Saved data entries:
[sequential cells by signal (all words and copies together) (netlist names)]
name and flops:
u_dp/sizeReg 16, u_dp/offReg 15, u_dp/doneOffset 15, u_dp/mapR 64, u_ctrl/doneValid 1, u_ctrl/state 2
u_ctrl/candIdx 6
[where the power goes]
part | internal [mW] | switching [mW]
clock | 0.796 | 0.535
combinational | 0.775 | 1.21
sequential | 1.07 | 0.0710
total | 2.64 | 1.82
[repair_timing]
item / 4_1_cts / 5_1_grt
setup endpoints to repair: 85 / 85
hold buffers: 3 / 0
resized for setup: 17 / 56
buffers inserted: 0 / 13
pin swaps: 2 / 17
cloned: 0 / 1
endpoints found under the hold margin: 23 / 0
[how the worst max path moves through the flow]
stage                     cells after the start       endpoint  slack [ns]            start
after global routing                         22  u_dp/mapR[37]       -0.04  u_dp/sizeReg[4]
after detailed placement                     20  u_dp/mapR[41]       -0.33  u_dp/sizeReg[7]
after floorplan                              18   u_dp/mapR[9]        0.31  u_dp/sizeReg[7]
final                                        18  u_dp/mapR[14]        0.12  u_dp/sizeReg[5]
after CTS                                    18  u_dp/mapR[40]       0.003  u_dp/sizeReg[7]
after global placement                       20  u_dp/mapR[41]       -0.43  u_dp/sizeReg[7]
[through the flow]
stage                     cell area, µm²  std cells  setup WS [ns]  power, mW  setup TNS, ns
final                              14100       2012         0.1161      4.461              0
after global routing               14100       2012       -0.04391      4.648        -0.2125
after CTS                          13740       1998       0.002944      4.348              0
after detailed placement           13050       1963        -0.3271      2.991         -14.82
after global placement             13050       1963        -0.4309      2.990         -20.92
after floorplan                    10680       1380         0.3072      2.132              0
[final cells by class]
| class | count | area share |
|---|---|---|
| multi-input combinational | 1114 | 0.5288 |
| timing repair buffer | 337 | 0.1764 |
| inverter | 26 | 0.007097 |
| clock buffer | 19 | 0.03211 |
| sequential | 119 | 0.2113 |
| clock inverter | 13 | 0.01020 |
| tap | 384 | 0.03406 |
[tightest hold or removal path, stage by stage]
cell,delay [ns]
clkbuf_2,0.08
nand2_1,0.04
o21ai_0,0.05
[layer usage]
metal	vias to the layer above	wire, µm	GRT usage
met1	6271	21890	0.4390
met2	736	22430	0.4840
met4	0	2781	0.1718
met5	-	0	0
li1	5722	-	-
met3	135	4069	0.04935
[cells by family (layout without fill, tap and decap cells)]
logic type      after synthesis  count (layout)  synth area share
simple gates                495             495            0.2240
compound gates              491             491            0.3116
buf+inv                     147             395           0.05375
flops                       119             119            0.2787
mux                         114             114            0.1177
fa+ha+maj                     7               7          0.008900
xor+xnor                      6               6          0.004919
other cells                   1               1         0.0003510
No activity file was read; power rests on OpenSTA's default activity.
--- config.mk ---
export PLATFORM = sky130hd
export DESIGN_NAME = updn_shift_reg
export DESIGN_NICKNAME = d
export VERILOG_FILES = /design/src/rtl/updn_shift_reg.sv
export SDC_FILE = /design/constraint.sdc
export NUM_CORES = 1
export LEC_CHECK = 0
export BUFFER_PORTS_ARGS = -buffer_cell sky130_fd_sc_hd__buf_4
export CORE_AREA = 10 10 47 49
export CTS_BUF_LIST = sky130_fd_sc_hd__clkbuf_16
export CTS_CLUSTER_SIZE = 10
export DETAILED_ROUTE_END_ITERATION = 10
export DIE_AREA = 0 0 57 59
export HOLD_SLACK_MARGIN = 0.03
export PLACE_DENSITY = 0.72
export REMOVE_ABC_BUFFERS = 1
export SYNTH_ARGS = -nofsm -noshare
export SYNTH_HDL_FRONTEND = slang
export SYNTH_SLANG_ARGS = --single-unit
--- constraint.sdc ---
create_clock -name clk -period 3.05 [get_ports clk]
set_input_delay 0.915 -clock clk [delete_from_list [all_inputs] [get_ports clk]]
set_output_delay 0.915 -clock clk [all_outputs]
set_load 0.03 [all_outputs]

Exercise description: The output should restate the data exactly, with no line missing.

Task solution:
[sequential cells by signal (all words and copies together) (netlist names)]
name and flops:
u_dp/sizeReg 16, u_dp/offReg 15, u_dp/doneOffset 15, u_dp/mapR 64, u_ctrl/doneValid 1, u_ctrl/state 2
u_ctrl/candIdx 6
[where the power goes]
part | internal [mW] | switching [mW]
clock | 0.796 | 0.535
combinational | 0.775 | 1.21
sequential | 1.07 | 0.0710
total | 2.64 | 1.82
[repair_timing]
item / 4_1_cts / 5_1_grt
setup endpoints to repair: 85 / 85
hold buffers: 3 / 0
resized for setup: 17 / 56
buffers inserted: 0 / 13
pin swaps: 2 / 17
cloned: 0 / 1
endpoints found under the hold margin: 23 / 0
[how the worst max path moves through the flow]
stage                     cells after the start       endpoint  slack [ns]            start
after global routing                         22  u_dp/mapR[37]       -0.04  u_dp/sizeReg[4]
after detailed placement                     20  u_dp/mapR[41]       -0.33  u_dp/sizeReg[7]
after floorplan                              18   u_dp/mapR[9]        0.31  u_dp/sizeReg[7]
final                                        18  u_dp/mapR[14]        0.12  u_dp/sizeReg[5]
after CTS                                    18  u_dp/mapR[40]       0.003  u_dp/sizeReg[7]
after global placement                       20  u_dp/mapR[41]       -0.43  u_dp/sizeReg[7]
[through the flow]
stage                     cell area, µm²  std cells  setup WS [ns]  power, mW  setup TNS, ns
final                              14100       2012         0.1161      4.461              0
after global routing               14100       2012       -0.04391      4.648        -0.2125
after CTS                          13740       1998       0.002944      4.348              0
after detailed placement           13050       1963        -0.3271      2.991         -14.82
after global placement             13050       1963        -0.4309      2.990         -20.92
after floorplan                    10680       1380         0.3072      2.132              0
[final cells by class]
| class | count | area share |
|---|---|---|
| multi-input combinational | 1114 | 0.5288 |
| timing repair buffer | 337 | 0.1764 |
| inverter | 26 | 0.007097 |
| clock buffer | 19 | 0.03211 |
| sequential | 119 | 0.2113 |
| clock inverter | 13 | 0.01020 |
| tap | 384 | 0.03406 |
[tightest hold or removal path, stage by stage]
cell,delay [ns]
clkbuf_2,0.08
nand2_1,0.04
o21ai_0,0.05
[layer usage]
metal	vias to the layer above	wire, µm	GRT usage
met1	6271	21890	0.4390
met2	736	22430	0.4840
met4	0	2781	0.1718
met5	-	0	0
li1	5722	-	-
met3	135	4069	0.04935
[cells by family (layout without fill, tap and decap cells)]
logic type      after synthesis  count (layout)  synth area share
simple gates                495             495            0.2240
compound gates              491             491            0.3116
buf+inv                     147             395           0.05375
flops                       119             119            0.2787
mux                         114             114            0.1177
fa+ha+maj                     7               7          0.008900
xor+xnor                      6               6          0.004919
other cells                   1               1         0.0003510
No activity file was read; power rests on OpenSTA's default activity.
--- config.mk ---
export PLATFORM = sky130hd
export DESIGN_NAME = updn_shift_reg
export DESIGN_NICKNAME = d
export VERILOG_FILES = /design/src/rtl/updn_shift_reg.sv
export SDC_FILE = /design/constraint.sdc
export NUM_CORES = 1
export LEC_CHECK = 0
export BUFFER_PORTS_ARGS = -buffer_cell sky130_fd_sc_hd__buf_4
export CORE_AREA = 10 10 47 49
export CTS_BUF_LIST = sky130_fd_sc_hd__clkbuf_16
export CTS_CLUSTER_SIZE = 10
export DETAILED_ROUTE_END_ITERATION = 10
export DIE_AREA = 0 0 57 59
export HOLD_SLACK_MARGIN = 0.03
export PLACE_DENSITY = 0.72
export REMOVE_ABC_BUFFERS = 1
export SYNTH_ARGS = -nofsm -noshare
export SYNTH_HDL_FRONTEND = slang
export SYNTH_SLANG_ARGS = --single-unit
--- constraint.sdc ---
create_clock -name clk -period 3.05 [get_ports clk]
set_input_delay 0.915 -clock clk [delete_from_list [all_inputs] [get_ports clk]]
set_output_delay 0.915 -clock clk [all_outputs]
set_load 0.03 [all_outputs]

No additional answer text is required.